[AVAILABLE RECORDS — start]

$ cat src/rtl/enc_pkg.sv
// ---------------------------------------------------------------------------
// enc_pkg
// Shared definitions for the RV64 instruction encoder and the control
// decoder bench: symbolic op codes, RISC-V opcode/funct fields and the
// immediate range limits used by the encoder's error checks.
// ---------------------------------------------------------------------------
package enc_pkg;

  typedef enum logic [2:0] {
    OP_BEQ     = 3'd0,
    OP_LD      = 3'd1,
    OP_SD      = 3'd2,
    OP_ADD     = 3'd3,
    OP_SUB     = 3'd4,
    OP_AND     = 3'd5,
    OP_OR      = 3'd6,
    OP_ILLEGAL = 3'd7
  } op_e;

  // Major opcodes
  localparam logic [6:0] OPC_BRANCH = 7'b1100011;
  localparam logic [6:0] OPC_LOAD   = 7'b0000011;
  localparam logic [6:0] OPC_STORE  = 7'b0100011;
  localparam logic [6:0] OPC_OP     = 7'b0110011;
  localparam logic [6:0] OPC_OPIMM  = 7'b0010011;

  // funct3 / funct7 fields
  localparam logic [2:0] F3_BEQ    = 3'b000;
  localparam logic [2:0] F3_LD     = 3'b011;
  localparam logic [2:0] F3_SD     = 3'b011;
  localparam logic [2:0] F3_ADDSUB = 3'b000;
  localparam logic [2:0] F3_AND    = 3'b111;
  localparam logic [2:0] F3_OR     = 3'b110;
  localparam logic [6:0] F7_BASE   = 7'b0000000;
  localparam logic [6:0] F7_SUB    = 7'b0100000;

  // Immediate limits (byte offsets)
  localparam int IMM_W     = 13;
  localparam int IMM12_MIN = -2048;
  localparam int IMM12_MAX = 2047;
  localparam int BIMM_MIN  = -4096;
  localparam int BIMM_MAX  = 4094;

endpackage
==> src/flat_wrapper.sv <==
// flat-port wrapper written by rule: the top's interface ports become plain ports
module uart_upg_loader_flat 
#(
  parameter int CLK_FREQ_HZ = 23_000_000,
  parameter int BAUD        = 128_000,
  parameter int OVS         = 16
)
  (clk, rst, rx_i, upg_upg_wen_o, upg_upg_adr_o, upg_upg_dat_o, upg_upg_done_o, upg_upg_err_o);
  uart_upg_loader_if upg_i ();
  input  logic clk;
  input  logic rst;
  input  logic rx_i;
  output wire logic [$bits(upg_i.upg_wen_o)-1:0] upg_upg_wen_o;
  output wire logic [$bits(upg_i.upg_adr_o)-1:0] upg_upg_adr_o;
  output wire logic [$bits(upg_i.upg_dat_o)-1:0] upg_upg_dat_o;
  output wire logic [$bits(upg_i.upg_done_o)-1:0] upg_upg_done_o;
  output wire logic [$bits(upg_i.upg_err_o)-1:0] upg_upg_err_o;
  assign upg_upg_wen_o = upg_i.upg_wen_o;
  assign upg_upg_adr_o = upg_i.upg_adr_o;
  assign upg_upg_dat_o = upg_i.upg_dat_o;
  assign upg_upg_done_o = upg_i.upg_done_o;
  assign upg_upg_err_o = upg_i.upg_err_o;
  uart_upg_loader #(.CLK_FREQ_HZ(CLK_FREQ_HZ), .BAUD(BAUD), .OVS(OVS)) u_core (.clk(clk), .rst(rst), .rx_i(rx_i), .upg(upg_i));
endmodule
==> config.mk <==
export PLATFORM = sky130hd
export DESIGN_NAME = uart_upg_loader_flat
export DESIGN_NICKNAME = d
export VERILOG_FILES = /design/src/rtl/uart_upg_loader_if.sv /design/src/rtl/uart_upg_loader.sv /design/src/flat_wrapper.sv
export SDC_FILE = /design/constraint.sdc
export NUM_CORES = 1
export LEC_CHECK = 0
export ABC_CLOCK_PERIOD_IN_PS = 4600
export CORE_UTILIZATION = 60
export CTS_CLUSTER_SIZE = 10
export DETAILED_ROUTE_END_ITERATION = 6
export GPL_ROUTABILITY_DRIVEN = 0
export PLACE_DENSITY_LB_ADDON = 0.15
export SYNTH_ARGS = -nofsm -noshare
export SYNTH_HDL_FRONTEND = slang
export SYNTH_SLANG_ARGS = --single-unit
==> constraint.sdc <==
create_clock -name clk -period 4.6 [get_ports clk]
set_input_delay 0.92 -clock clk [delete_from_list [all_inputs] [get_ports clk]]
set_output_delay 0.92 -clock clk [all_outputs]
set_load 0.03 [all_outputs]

[AVAILABLE RECORDS — finish]

All lines above from the one containing "output wire logic [$bits(upg_i.upg_dat_o)-1:0]" to the one containing "create_clock -name clk" must be repeated exactly, both lines included, and no others.

## ANSWER BOX
  output wire logic [$bits(upg_i.upg_dat_o)-1:0] upg_upg_dat_o;
  output wire logic [$bits(upg_i.upg_done_o)-1:0] upg_upg_done_o;
  output wire logic [$bits(upg_i.upg_err_o)-1:0] upg_upg_err_o;
  assign upg_upg_wen_o = upg_i.upg_wen_o;
  assign upg_upg_adr_o = upg_i.upg_adr_o;
  assign upg_upg_dat_o = upg_i.upg_dat_o;
  assign upg_upg_done_o = upg_i.upg_done_o;
  assign upg_upg_err_o = upg_i.upg_err_o;
  uart_upg_loader #(.CLK_FREQ_HZ(CLK_FREQ_HZ), .BAUD(BAUD), .OVS(OVS)) u_core (.clk(clk), .rst(rst), .rx_i(rx_i), .upg(upg_i));
endmodule
==> config.mk <==
export PLATFORM = sky130hd
export DESIGN_NAME = uart_upg_loader_flat
export DESIGN_NICKNAME = d
export VERILOG_FILES = /design/src/rtl/uart_upg_loader_if.sv /design/src/rtl/uart_upg_loader.sv /design/src/flat_wrapper.sv
export SDC_FILE = /design/constraint.sdc
export NUM_CORES = 1
export LEC_CHECK = 0
export ABC_CLOCK_PERIOD_IN_PS = 4600
export CORE_UTILIZATION = 60
export CTS_CLUSTER_SIZE = 10
export DETAILED_ROUTE_END_ITERATION = 6
export GPL_ROUTABILITY_DRIVEN = 0
export PLACE_DENSITY_LB_ADDON = 0.15
export SYNTH_ARGS = -nofsm -noshare
export SYNTH_HDL_FRONTEND = slang
export SYNTH_SLANG_ARGS = --single-unit
==> constraint.sdc <==
create_clock -name clk -period 4.6 [get_ports clk]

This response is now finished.